Cross your fingers, everyone.


— Get up to 10 miles running per session (currently at 8.5)

Still at 8.5 but I want to talk about being in the gym for a couple of months now.

After reading about how to workout and how to maximize the workout, I believe I’m getting better in the gym and am having much better workout sessions. I’m going to spend November creating a plan that I will log and follow through with.

Going to the gym has been a satisfying experience and one of the best things I’ve done for myself this year that hasn’t involved learning a coding language.


— Post on social media less and stay away from getting the Twitter/Facebook dopamine.

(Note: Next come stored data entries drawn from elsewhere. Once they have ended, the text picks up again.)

File: src/design/msp_ctrl.sv
// ----------------------------------------------------------------------------
// msp_ctrl
// Framing state machine: matches the header, steps through size, type,
// payload and checksum, and sequences the readout of a passed packet.
// ----------------------------------------------------------------------------
module msp_ctrl (
	input  logic             clk,
	input  logic             arst_n,
	input  logic             in_valid,
	output logic             in_ready,
	input  msp_pkg::status_t sts,
	output msp_pkg::cmd_t    cmd
);
	import msp_pkg::*;

	typedef enum logic [2:0] {
		ST_IDLE,
		ST_DOLLAR,
		ST_M,
		ST_LT,
		ST_SIZE,
		ST_BODY,
		ST_EMIT
	} state_t;

	state_t state_q;
	logic   acc;

	assign in_ready = (state_q != ST_EMIT);
	assign acc      = in_valid && in_ready;

	always_comb begin
		cmd = '0;
		unique case (state_q)
			ST_LT:   cmd.start   = acc && sts.size_ok;
			ST_SIZE: cmd.type_ld = acc;
			ST_BODY: begin
				cmd.body_wr = acc && !sts.body_full;
				cmd.chk     = acc && sts.body_full;
			end
			ST_EMIT: cmd.out_ld = sts.out_free;
			default: cmd = '0;
		endcase
	end

	always_ff @(posedge clk or negedge arst_n) begin
		if (!arst_n) begin
			state_q <= ST_IDLE;
		end else begin
			unique case (state_q)
				ST_IDLE: begin
					if (acc) state_q <= sts.is_dollar ? ST_DOLLAR : ST_IDLE;
				end
				ST_DOLLAR: begin
					if (acc) state_q <= sts.is_m ? ST_M : ST_IDLE;
				end
				ST_M: begin
					if (acc) state_q <= sts.is_lt ? ST_LT : ST_IDLE;
				end
				ST_LT: begin
					if (acc) state_q <= sts.size_ok ? ST_SIZE : ST_IDLE;
				end
				ST_SIZE: begin
					if (acc) state_q <= ST_BODY;
				end
				ST_BODY: begin
					if (acc && sts.body_full) state_q <= sts.pkt_ok ? ST_EMIT : ST_IDLE;
				end
				ST_EMIT: begin
					if (sts.out_free && sts.out_last) state_q <= ST_IDLE;
				end
				default: state_q <= ST_IDLE;
			endcase
		end
	end

endmodule
===== src/hdl/mckd_pkg.sv =====
// Package for the multi-click key detector: key modes, register indexes,
// configuration and lane report types, and the fixed field sizes.
// No dependencies.
package mckd_pkg;

    // Defaults for the module parameters.
    localparam int NUM_KEYS_DEFAULT    = 4;
    localparam int CLICK_WIDTH_DEFAULT = 4;

    // Fixed sizes of the item fields.
    localparam int IN_KEYS         = 4;
    localparam int OUT_KEYS        = 4;
    localparam int OUT_CLICK_WIDTH = 4;
    localparam int TICK_WIDTH      = 8;
    localparam int CFG_INDEX_WIDTH = 2;

    // Register indexes on the configuration port.
    localparam logic [CFG_INDEX_WIDTH-1:0] REG_DEBOUNCE     = 2'd0;
    localparam logic [CFG_INDEX_WIDTH-1:0] REG_LONG_PRESS   = 2'd1;
    localparam logic [CFG_INDEX_WIDTH-1:0] REG_CLICK_WINDOW = 2'd2;

    // Register reset values.
    localparam logic [TICK_WIDTH-1:0] DEBOUNCE_RESET     = 8'd2;
    localparam logic [TICK_WIDTH-1:0] LONG_PRESS_RESET   = 8'd50;
    localparam logic [TICK_WIDTH-1:0] CLICK_WINDOW_RESET = 8'd30;

    // Per-key mode.
    typedef enum logic [1:0] {
        MODE_IDLE     = 2'd0,
        MODE_DEBOUNCE = 2'd1,
        MODE_HELD     = 2'd2,
        MODE_GAP      = 2'd3
    } key_mode_t;

    // Thresholds shared by all lanes.
    typedef struct packed {
        logic [TICK_WIDTH-1:0] debounce;
        logic [TICK_WIDTH-1:0] long_press;
        logic [TICK_WIDTH-1:0] click_window;
    } cfg_t;

    // What one lane reports for the current item.
    typedef struct packed {
        logic [OUT_CLICK_WIDTH-1:0] clicks;
        logic                       long_press;
    } lane_report_t;

    // Saturating increment of a tick counter.
    function automatic logic [TICK_WIDTH-1:0] sat_inc(input logic [TICK_WIDTH-1:0] v);
        sat_inc = (v == {TICK_WIDTH{1'b1}}) ? v : v + 1'b1;
    endfunction

endpackage
File: config.mk
export PLATFORM = sky130hd
export DESIGN_NAME = seaweed_suffix_prefix_lcs_flat
export DESIGN_NICKNAME = d
export VERILOG_FILES = /design/src/sspl_pkg.sv /design/src/sspl_intf.sv /design/src/seaweed_suffix_prefix_lcs.sv /design/src/sspl_cell.sv /design/src/flat_wrapper.sv
export SDC_FILE = /design/constraint.sdc
export NUM_CORES = 2
export LEC_CHECK = 0
export BUFFER_PORTS_ARGS = -buffer_cell sky130_fd_sc_hd__buf_2
export CORE_MARGIN = 4
export CORE_UTILIZATION = 62
export CTS_CLUSTER_SIZE = 10
export DETAILED_ROUTE_END_ITERATION = 8
export PLACE_DENSITY = 0.85
export REMOVE_ABC_BUFFERS = 1
export SLEW_MARGIN = 20
export SYNTH_ARGS = -nofsm -noshare
export SYNTH_HDL_FRONTEND = slang
export SYNTH_SLANG_ARGS = --single-unit
File: constraint.sdc
create_clock -name i_clk -period 5.44 [get_ports i_clk]
set_input_delay 0 -clock i_clk [delete_from_list [all_inputs] [get_ports i_clk]]
set_output_delay 0 -clock i_clk [all_outputs]
set_load 0.01 [all_outputs]
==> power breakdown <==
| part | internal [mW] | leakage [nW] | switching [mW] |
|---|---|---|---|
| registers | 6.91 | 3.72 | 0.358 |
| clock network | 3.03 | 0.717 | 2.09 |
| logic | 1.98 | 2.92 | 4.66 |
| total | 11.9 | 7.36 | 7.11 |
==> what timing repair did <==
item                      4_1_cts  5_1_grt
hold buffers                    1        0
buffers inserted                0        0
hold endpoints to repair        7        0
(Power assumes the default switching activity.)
**config.mk**
```make
export PLATFORM = sky130hd
export DESIGN_NAME = fgn_front
export DESIGN_NICKNAME = d
export VERILOG_FILES = /design/src/rtl/fgn_pkg.sv /design/src/rtl/fgn_front.sv
export SDC_FILE = /design/constraint.sdc
export NUM_CORES = 2
export LEC_CHECK = 0
export BUFFER_PORTS_ARGS = -buffer_cell sky130_fd_sc_hd__buf_2
export CORE_ASPECT_RATIO = 0.6
export CORE_MARGIN = 2
export CORE_UTILIZATION = 50
export CTS_CLUSTER_DIAMETER = 100
export CTS_CLUSTER_SIZE = 24
export DETAILED_ROUTE_END_ITERATION = 10
export PLACE_DENSITY = 0.67
export REMOVE_ABC_BUFFERS = 1
export SLEW_MARGIN = 5
export SYNTH_ARGS = -nofsm -noshare
export SYNTH_HDL_FRONTEND = slang
export SYNTH_SLANG_ARGS = --single-unit
```
**constraint.sdc**
```tcl
create_clock -name clk -period 4.59 [get_ports clk]
set_input_delay 0.459 -clock clk [delete_from_list [all_inputs] [get_ports clk]]
set_output_delay 0.459 -clock clk [all_outputs]
set_load 0.005 [all_outputs]
```
**src/rtl/fgn_pkg.sv**
```systemverilog
// shared types, constants and lookup functions of the fractal gradient noise block
package fgn_pkg;

	localparam int MAX_OCTAVES = 4;
	localparam int FRAC_BITS   = 16;
	localparam int ONE         = 1 << FRAC_BITS;
	localparam int FADE_15     = 15 << FRAC_BITS;
	localparam int FADE_10     = 10 << FRAC_BITS;
	localparam int FREQ_W      = 20;
	localparam int AMPL_W      = 17;
	localparam int LANE_STAGES = 12;
	localparam int CNT_W       = 3;
	localparam int QUEUE_DEPTH = 4;
	localparam int QPTR_W      = $clog2(QUEUE_DEPTH);

	// register indexes of the configuration port
	typedef enum logic [2:0] {
		REG_OCTAVE_COUNT = 3'd0,
		REG_PERSISTENCE  = 3'd1,
		REG_LACUNARITY   = 3'd2,
		REG_INV_SCALE    = 3'd3,
		REG_OFFSETS_X    = 3'd4,
		REG_OFFSETS_Y    = 3'd5
	} cfg_reg_e;

	// one point after scaling, as it waits between front and back
	typedef struct packed {
		logic [47:0]      px;
		logic [47:0]      py;
		logic [CNT_W-1:0] cnt;
	} item_t;

	// per-octave constants derived from the configuration
	typedef struct packed {
		logic [FREQ_W-1:0] freq;
		logic [AMPL_W-1:0] ampl;
		logic [15:0]       ox;
		logic [15:0]       oy;
	} lane_cfg_t;

	localparam logic [7:0] PERM [256] = '{
		8'd151,8'd160,8'd137,8'd91,8'd90,8'd15,8'd131,8'd13,8'd201,8'd95,8'd96,8'd53,
		8'd194,8'd233,8'd7,8'd225,8'd140,8'd36,8'd103,8'd30,8'd69,8'd142,8'd8,8'd99,
		8'd37,8'd240,8'd21,8'd10,8'd23,8'd190,8'd6,8'd148,8'd247,8'd120,8'd234,8'd75,
		8'd0,8'd26,8'd197,8'd62,8'd94,8'd252,8'd219,8'd203,8'd117,8'd35,8'd11,8'd32,
		8'd57,8'd177,8'd33,8'd88,8'd237,8'd149,8'd56,8'd87,8'd174,8'd20,8'd125,8'd136,
		8'd171,8'd168,8'd68,8'd175,8'd74,8'd165,8'd71,8'd134,8'd139,8'd48,8'd27,8'd166,
		8'd77,8'd146,8'd158,8'd231,8'd83,8'd111,8'd229,8'd122,8'd60,8'd211,8'd133,8'd230,
		8'd220,8'd105,8'd92,8'd41,8'd55,8'd46,8'd245,8'd40,8'd244,8'd102,8'd143,8'd54,
		8'd65,8'd25,8'd63,8'd161,8'd1,8'd216,8'd80,8'd73,8'd209,8'd76,8'd132,8'd187,
		8'd208,8'd89,8'd18,8'd169,8'd200,8'd196,8'd135,8'd130,8'd116,8'd188,8'd159,8'd86,
		8'd164,8'd100,8'd109,8'd198,8'd173,8'd186,8'd3,8'd64,8'd52,8'd217,8'd226,8'd250,
		8'd124,8'd123,8'd5,8'd202,8'd38,8'd147,8'd118,8'd126,8'd255,8'd82,8'd85,8'd212,
		8'd207,8'd206,8'd59,8'd227,8'd47,8'd16,8'd58,8'd17,8'd182,8'd189,8'd28,8'd42,
		8'd223,8'd183,8'd170,8'd213,8'd119,8'd248,8'd152,8'd2,8'd44,8'd154,8'd163,8'd70,
		8'd221,8'd153,8'd101,8'd155,8'd167,8'd43,8'd172,8'd9,8'd129,8'd22,8'd39,8'd253,
		8'd19,8'd98,8'd108,8'd110,8'd79,8'd113,8'd224,8'd232,8'd178,8'd185,8'd112,8'd104,
		8'd218,8'd246,8'd97,8'd228,8'd251,8'd34,8'd242,8'd193,8'd238,8'd210,8'd144,8'd12,
		8'd191,8'd179,8'd162,8'd241,8'd81,8'd51,8'd145,8'd235,8'd249,8'd14,8'd239,8'd107,
		8'd49,8'd192,8'd214,8'd31,8'd181,8'd199,8'd106,8'd157,8'd184,8'd84,8'd204,8'd176,
		8'd115,8'd121,8'd50,8'd45,8'd127,8'd4,8'd150,8'd254,8'd138,8'd236,8'd205,8'd93,
		8'd222,8'd114,8'd67,8'd29,8'd24,8'd72,8'd243,8'd141,8'd128,8'd195,8'd78,8'd66,
		8'd215,8'd61,8'd156,8'd180
	};

	function automatic logic [7:0] perm_rd(input logic [7:0] a);
		return PERM[a];
	endfunction

	// diagonal gradient dotted with the corner distance
	function automatic logic signed [18:0] grad(input logic [1:0] h,
			input logic signed [17:0] dx, input logic signed [17:0] dy);
		logic signed [18:0] ex;
		logic signed [18:0] ey;
		logic signed [18:0] r;
		ex = {dx[17], dx};
		ey = {dy[17], dy};
		case (h)
			2'd0:    r = ex + ey;
			2'd1:    r = ey - ex;
			2'd2:    r = ex - ey;
			default: r = -ex - ey;
		endcase
		return r;
	endfunction

endpackage

```
**src/rtl/fgn_front.sv**
```systemverilog
// front end: takes points, scales them by the reciprocal scale, clamps the octave count
module fgn_front (
	input  logic                        clk,
	input  logic                        arst_n,
	input  logic                        s_tvalid,
	output logic                        s_tready,
	input  logic [63:0]                 s_tdata,   // x_coord[31:0], y_coord[63:32]
	input  logic [2:0]                  octave_count,
	input  logic [23:0]                 inv_scale,
	input  logic                        q_full,
	output logic                        q_push,
	output fgn_pkg::item_t              q_wdata
);
	import fgn_pkg::*;

	logic               vld_s1;
	logic [47:0]        px_s1;
	logic [47:0]        py_s1;
	logic [CNT_W-1:0]   cnt_s1;
	logic signed [56:0] pxf;
	logic signed [56:0] pyf;
	logic [CNT_W-1:0]   cnt_c;

	// signed point times unsigned reciprocal scale
	assign pxf = $signed(s_tdata[31:0]) * $signed({1'b0, inv_scale});
	assign pyf = $signed(s_tdata[63:32]) * $signed({1'b0, inv_scale});
	assign cnt_c = (octave_count > CNT_W'(MAX_OCTAVES)) ? CNT_W'(MAX_OCTAVES) : octave_count;

	assign s_tready = !vld_s1 || !q_full;
	assign q_push   = vld_s1 && !q_full;
	assign q_wdata  = '{px: px_s1, py: py_s1, cnt: cnt_s1};

	// valid of the scaling stage
	always_ff @(posedge clk or negedge arst_n) begin
		if (!arst_n) begin
			vld_s1 <= 1'b0;
		end else if (s_tready) begin
			vld_s1 <= s_tvalid;
		end
	end

	// payload of the scaling stage
	always_ff @(posedge clk) begin
		if (s_tready && s_tvalid) begin
			px_s1  <= pxf[47:0];
			py_s1  <= pyf[47:0];
			cnt_s1 <= cnt_c;
		end
	end

endmodule

```
# After elaboration in Yosys (flattened, before gate mapping)
# Cells that the tools add are included.
[totals]
register_bits = 100
output_inout_bits = 101
elab_cells = 12
[classes]
n_mul = 2
n_lt_le_gt_ge = 1
reduce_logical = 5
[ops]
columns = ["cell", "n"]
rows = [
  ["$mul 32x25->48", 2],
  ["$gt 3x3->1 const B", 1],
  ["$logic_and 1x1->1", 2],
  ["$logic_not 1->1", 2],
  ["$logic_or 1x1->1", 1],
]

# Logic depth before layout (Yosys ltp)
[logic_depth]
depth_word = 3
ltp_mapped = 27
depth_no_buf = 25

# Least setup slack after synthesis
# OpenSTA, ideal clock, no wires.
[synth_path]
path_type = "input-to-reg"
start = "in inv_scale[2]"
end = "reg py_s1[45] (data pin)"
setup_time_ps = 271
arrival_ps = 7097
required_ps = 4319
slack_ps = -2778
stages = 24
cell_sequence = "clkbuf_1 > clkbuf_1 > and2_1 > fa_1 > fa_1 > inv_1 > fa_1 > inv_1 > fa_1 > fa_1 > fa_1 > inv_1 > fa_1 > inv_1 > ha_1 > a21o_1 > a221o_1 > a211oi_2 > nor2b_1 > o31a_1 > or4_4 > a221oi_2 > o311ai_1 > xor2_1"
[synth_between]
elab_chain_cells = 1
[synth_lines]
columns = ["item", "line_no", "source"]
rows = [
  ["start: declaration", "fgn_front.sv:9", "input logic [23:0] inv_scale,"],
  ["$mul 32x25->48", "fgn_front.sv:26", "assign pyf = $signed(s_tdata[63:32]) * $signed({1'b0, inv_scale});"],
  ["via pyf[45]", "fgn_front.sv:21", "logic signed [56:0] pyf;"],
  ["end signal: assignment", "fgn_front.sv:46", "py_s1 <= pyf[47:0];"],
  ["end: declaration", "fgn_front.sv:18", "logic [47:0] py_s1;"],
]
# The timed path passes the listed nets, and every way through them passes these cells.
# A chain may end at the register's enable or synchronous reset.

# Worst setup path after layout
# Same ends and word-level chain as after synthesis.

==> impl_metrics.env <==
export IMPL_status="finished with violations"
export IMPL_violations="setup timing"
export IMPL_dr_pass1_iters=5
export IMPL_multi_input_area_um2=45100
export IMPL_die_x_um=424
export IMPL_maxCapViolations=0
export IMPL_grt_pass1_vias=42700
export IMPL_post_drt_wl_per_cell_um=19.5
export IMPL_hold_path_end="vld_s1$_DFFE_PN0N_"
export IMPL_grt_max_degree=52
export IMPL_min_delay_start="s_tvalid"
export IMPL_final_hold_viol_count=0
export IMPL_grt_use_total_pct=28.8
export IMPL_hpwl_mm=122
export IMPL_cts_sinks=100
export IMPL_fp_coreArea_um2=105000
export IMPL_critical_path_buf_inv_count=5
export IMPL_postRouteWirelength_mm=152
export IMPL_drtAntennaViolNets=0
export IMPL_period_share_pct=150
export IMPL_top_usage_layer="met2"
export IMPL_timing_rr_end="px_s1[39]$_DFFE_PP_"
export IMPL_cpMostUsedCell="fa_1"
export IMPL_drtIter0Drc=2605
export IMPL_met3_usage_pct=8.35
export IMPL_crit_path_cell_trace="buf_6 -> and2_4 -> fa_1 -> fa_1 -> inv_2 -> fa_2 -> fa_1 -> fa_1 -> inv_2 -> fa_1 -> inv_2 -> fa_1 -> inv_2 -> ha_4 -> and2_4 -> a221o_1 -> a211oi_4 -> nor2b_2 -> o31a_1 -> or4_4 -> a221oi_4 -> o311ai_2 -> xor2_1"
export IMPL_area_growth_pct=22.1
export IMPL_overflow=0
export IMPL_fill_cells=8698
export IMPL_rsz0062_at_grt="true"
export IMPL_synth_cell_type_count=59
export IMPL_cts_max_level=3
export IMPL_whs_ns=0.225
export IMPL_hp_class="primary input to flip-flop"
export IMPL_reg2reg_from="vld_s1$_DFFE_PN0N_"
export IMPL_cts_tree="yes"
export IMPL_place_gp_congestion=0.958
export IMPL_end_kind="flip-flop"
export IMPL_post_synth_top_count_cell="inv_1"
export IMPL_die_height_um=256
export IMPL_worst_path_max_fanout=8
export IMPL_grtUsageMet1_pct=41.5
export IMPL_seq_area_frac_synth_pct=5.67
export IMPL_grt_antenna_before_repair=9
export IMPL_syn_area_um2=52900
export IMPL_yosys_register_bits=100
export IMPL_dieArea_um2=108000
export IMPL_r2r_slack_ns=2.64
export IMPL_synth_top_cell_area_share_pct=52.3
export IMPL_synth_edf_count=99
export IMPL_via_per_inst=5.11
export IMPL_yosysWarnings=0
export IMPL_num_rows=92
export IMPL_fin_crit_ns=6.89
export IMPL_seq_area_um2=3000
export IMPL_cp_required_ns=4.76
export IMPL_syn_avg_cell_area_um2=9.26
export IMPL_min_path_cells=2
export IMPL_fmax_mhz=145
export IMPL_met2_usage_pct=43.4
export IMPL_synth_top_cell_by_area="fa_1"
export IMPL_worstMarginPinSlew_ns=0.783
export IMPL_layout_nets=8104
export IMPL_setup_violations=77
export IMPL_cts_clk_slew_worst_paths_ns=0.10
export IMPL_start_kind="primary input"
export IMPL_cp_slowest_cell="fa_1"
export IMPL_root_buffer="clkbuf_16"
export IMPL_synthFlopType="edfxtp_1"
export IMPL_path_class="primary input to flip-flop"
export IMPL_critical_path_arrival_ns=7.06
export IMPL_rr_worst_depth=3
export IMPL_io_pins=196
export IMPL_slew_headroom_pct=47.8
export IMPL_synth_area_leaders="fa_1, inv_1, and2_1"
export IMPL_io_buffers=195
export IMPL_drv_slew=0
export IMPL_start_util_pct=50.4
export IMPL_postSynthCellCount=5706
export IMPL_ys_async_sr_fraction_pct=1.00
export IMPL_clock_path_buffers=2
export IMPL_fin_skew_ns=0.0211
export IMPL_drc=0
export IMPL_setup_ws_ns=-2.30
export IMPL_cts_buffers=9
export IMPL_synth_top_cells_by_count="inv_1, fa_1, and2_1, nand2_1, clkbuf_1"
export IMPL_tns_ns=-120.84
export IMPL_design_area_um2=64600
export IMPL_insertion_delay_ns=0.44
export IMPL_cpPeakStageDelay_ns=0.54
export IMPL_grt_pass1_wl_mm=240
export IMPL_placed_area_um2=59500
export IMPL_crit_family="adder cells"
export IMPL_vias=39700
export IMPL_drive_gt1_share_pct=21.7
## how the worst max path moves through the flow
stage	end	from	slack [ns]	depth (start not counted)
4_1_cts	py_s1[45]$_DFFE_PP_	inv_scale[9]	-2.43	23
5_1_grt	py_s1[45]$_DFFE_PP_	inv_scale[8]	-2.44	23
6_report	py_s1[45]$_DFFE_PP_	inv_scale[2]	-2.30	23
3_5_place_dp	px_s1[41]$_DFFE_PP_	inv_scale[8]	-3.54	25
2_1_floorplan	py_s1[45]$_DFFE_PP_	s_tdata[48]	-2.37	22
3_3_place_gp	px_s1[47]$_DFFE_PP_	inv_scale[8]	-3.39	26
## kinds of logic after synthesis
logic type / Yosys count / share of synthesized area, %
xor gates and xnor gates: 135 / 2.24
AOI/OAI and AO/OA: 275 / 3.41
buffers and inverters: 1880 / 13.3
adders and majority gates: 1656 / 58.8
and+or+nand+nor: 1660 / 16.5
DFF: 100 / 5.67
## per-layer routing
metal / up-vias / part of all wire [%]
li1: 17400 / -
met1: 20600 / 43
met2: 1524 / 44
met3: 161 / 11
met4: 4 / 2.1
met5: - / 0.013
## layout make-up
cell class / instances / share of cell area [%]
diodes: 3 / 0.0116
clock buffers: 10 / 0.355
clock inverters: 6 / 0.0853
inverters: 1581 / 9.19
multi-input cells: 3726 / 69.8
flip-flops and latches: 100 / 4.64
well taps: 1410 / 2.73
repair buffers: 935 / 13.1
## cells in the final DEF, fill, tap and decap left out, types with 19 or more instances in the layout
cell type,n
ha_4,55
buf_8,19
and2_4,60
buf_4,564
nor2_1,26
nand2_1,604
and2_1,859
a21oi_1,43
inv_2,61
xor2_1,30
fa_2,58
a21o_1,42
buf_6,118
buf_2,145
inv_1,1520
fa_1,1324
xnor2_1,95
buf_12,65
a21oi_2,31
ha_1,207
edfxtp_1,99
## state kept, by name (all words and copies together) (netlist names)
| register | cells |
|---|---|
| cnt_s1 | 3 |
| px_s1 | 48 |
| py_s1 | 48 |
| vld_s1 | 1 |
## stage by stage
step	instances	setup WS, ns	utilization, %
final	7771	-2.30	61.6
after global routing	7768	-2.44	61.6
after CTS	7708	-2.43	59.4
after detailed placement	7635	-3.54	56.8
after global placement	7635	-3.39	56.8
after floorplan	5407	-2.37	-
## what timing repair did
action / in CTS / in global routing
hold buffers: 1 / 0
gates resized for setup: 410 / 445
pin swaps: 175 / 274
endpoints found under the hold margin: 1 / 0
gates cloned: 9 / 5
setup buffers: 53 / 65
endpoints found under the setup margin: 78 / 78
Power is left out: the tool's default activity adds up to more than one toggle a clock period on the data nets, which glitch-free logic cannot reach.
==> src/hw/rtl/assert_macros.svh <==
// Assertion macros used by the RTL of the ball step block.
`ifndef ASSERT_MACROS_SVH
`define ASSERT_MACROS_SVH

// Same-cycle implication, checked at every rising edge outside reset.
`define BBS_ASSERT_IMP(lbl, clk, rstn, ante, cons) \
  lbl: assert property (@(posedge clk) disable iff (!rstn) (ante) |-> (cons)) \
    else $error("assertion failed");

// Next-cycle implication, checked at every rising edge outside reset.
`define BBS_ASSERT_NXT(lbl, clk, rstn, ante, cons) \
  lbl: assert property (@(posedge clk) disable iff (!rstn) (ante) |=> (cons)) \
    else $error("assertion failed");

`endif

==> src/hw/rtl/bbs_pkg.sv <==
// Constants for the bouncing ball step block: defaults, register map, reset values.
package bbs_pkg;

  // default fixed-point format
  localparam int FRAC_BITS_DEF = 8;
  localparam int POS_WIDTH_DEF = 24;

  // field widths
  localparam int DT_W      = 16;
  localparam int PTR_W     = 12;
  localparam int SCREEN_W  = 12;
  localparam int RADIUS_W  = 10;
  localparam int FACTOR_W  = 9;
  localparam int GRAVITY_W = 16;
  localparam int GAIN_W    = 8;
  localparam int BALL_W    = 24;
  localparam int SPEED_W   = 32;

  // channel widths
  localparam int IN_DATA_W  = 40;
  localparam int IN_USER_W  = 2;
  localparam int OUT_DATA_W = 112;
  localparam int OUT_USER_W = 1;
  localparam int CFG_ADDR_W = 5;
  localparam int CFG_DATA_W = 32;

  // register indexes (byte address = 4 * index)
  localparam logic [2:0] REG_SCREEN_WIDTH  = 3'd0;
  localparam logic [2:0] REG_SCREEN_HEIGHT = 3'd1;
  localparam logic [2:0] REG_RADIUS        = 3'd2;
  localparam logic [2:0] REG_ELASTICITY    = 3'd3;
  localparam logic [2:0] REG_FRICTION      = 3'd4;
  localparam logic [2:0] REG_GRAVITY_STEP  = 3'd5;
  localparam logic [2:0] REG_THROW_GAIN    = 3'd6;

  // register reset values
  localparam logic [SCREEN_W-1:0]  RST_SCREEN_WIDTH  = 12'd800;
  localparam logic [SCREEN_W-1:0]  RST_SCREEN_HEIGHT = 12'd600;
  localparam logic [RADIUS_W-1:0]  RST_RADIUS        = 10'd50;
  localparam logic [FACTOR_W-1:0]  RST_ELASTICITY    = 9'd230;
  localparam logic [FACTOR_W-1:0]  RST_FRICTION      = 9'd256;
  localparam logic [GRAVITY_W-1:0] RST_GRAVITY_STEP  = 16'd2560;
  localparam logic [GAIN_W-1:0]    RST_THROW_GAIN    = 8'd100;

  // ball reset state in whole pixels
  localparam int RST_CENTRE_X_PIX = 400;
  localparam int RST_CENTRE_Y_PIX = 300;
  localparam int RST_VEL_PIX      = 200;

  // rounding and scaling
  localparam int FRAME_SHIFT = 16;
  localparam int Q8_SHIFT    = 8;
  localparam int Q8_ROUND    = 128;

endpackage
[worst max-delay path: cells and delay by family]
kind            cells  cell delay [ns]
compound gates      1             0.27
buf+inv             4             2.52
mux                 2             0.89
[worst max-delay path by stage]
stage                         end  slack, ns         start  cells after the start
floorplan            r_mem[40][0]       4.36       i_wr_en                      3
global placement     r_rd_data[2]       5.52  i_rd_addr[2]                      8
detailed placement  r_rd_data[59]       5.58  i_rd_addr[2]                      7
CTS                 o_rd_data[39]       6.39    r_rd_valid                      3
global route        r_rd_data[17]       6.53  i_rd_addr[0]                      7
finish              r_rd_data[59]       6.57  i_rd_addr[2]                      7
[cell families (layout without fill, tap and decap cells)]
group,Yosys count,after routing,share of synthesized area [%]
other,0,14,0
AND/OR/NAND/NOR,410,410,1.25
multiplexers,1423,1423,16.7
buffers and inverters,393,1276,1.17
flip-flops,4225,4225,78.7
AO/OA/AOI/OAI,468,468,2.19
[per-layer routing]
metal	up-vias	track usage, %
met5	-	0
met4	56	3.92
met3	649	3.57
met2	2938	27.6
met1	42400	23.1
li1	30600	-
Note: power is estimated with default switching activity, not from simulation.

Already talked about this earlier.

— Get partnered on Twitch.

Somewhat talked about this already. Can’t rule it out since the decision comes automatically. Realistically, don’t expect this to happen.

— Create a new niche site specific to a game (not Gwent, it’ll be something else)

Stay tuned, there might be something brewing.

— Post analysis of my games 3 times a week

See previous.

— Attend one out-of-state tournament that I haven’t been to before

Not happening

— Read at least 10 books.

Currently reading “Small Giants: Companies that Choose to be Great Instead of Big.” It’s a look into why some companies, when given the opportunity to be massive, decided not to go for it.

Most of the companies mentioned are recognizable, and that makes the story worth reading.

This was the only book for the month. I stopped reading in transit because I was writing the outline for my other esports book. I’ll take the tradeoff.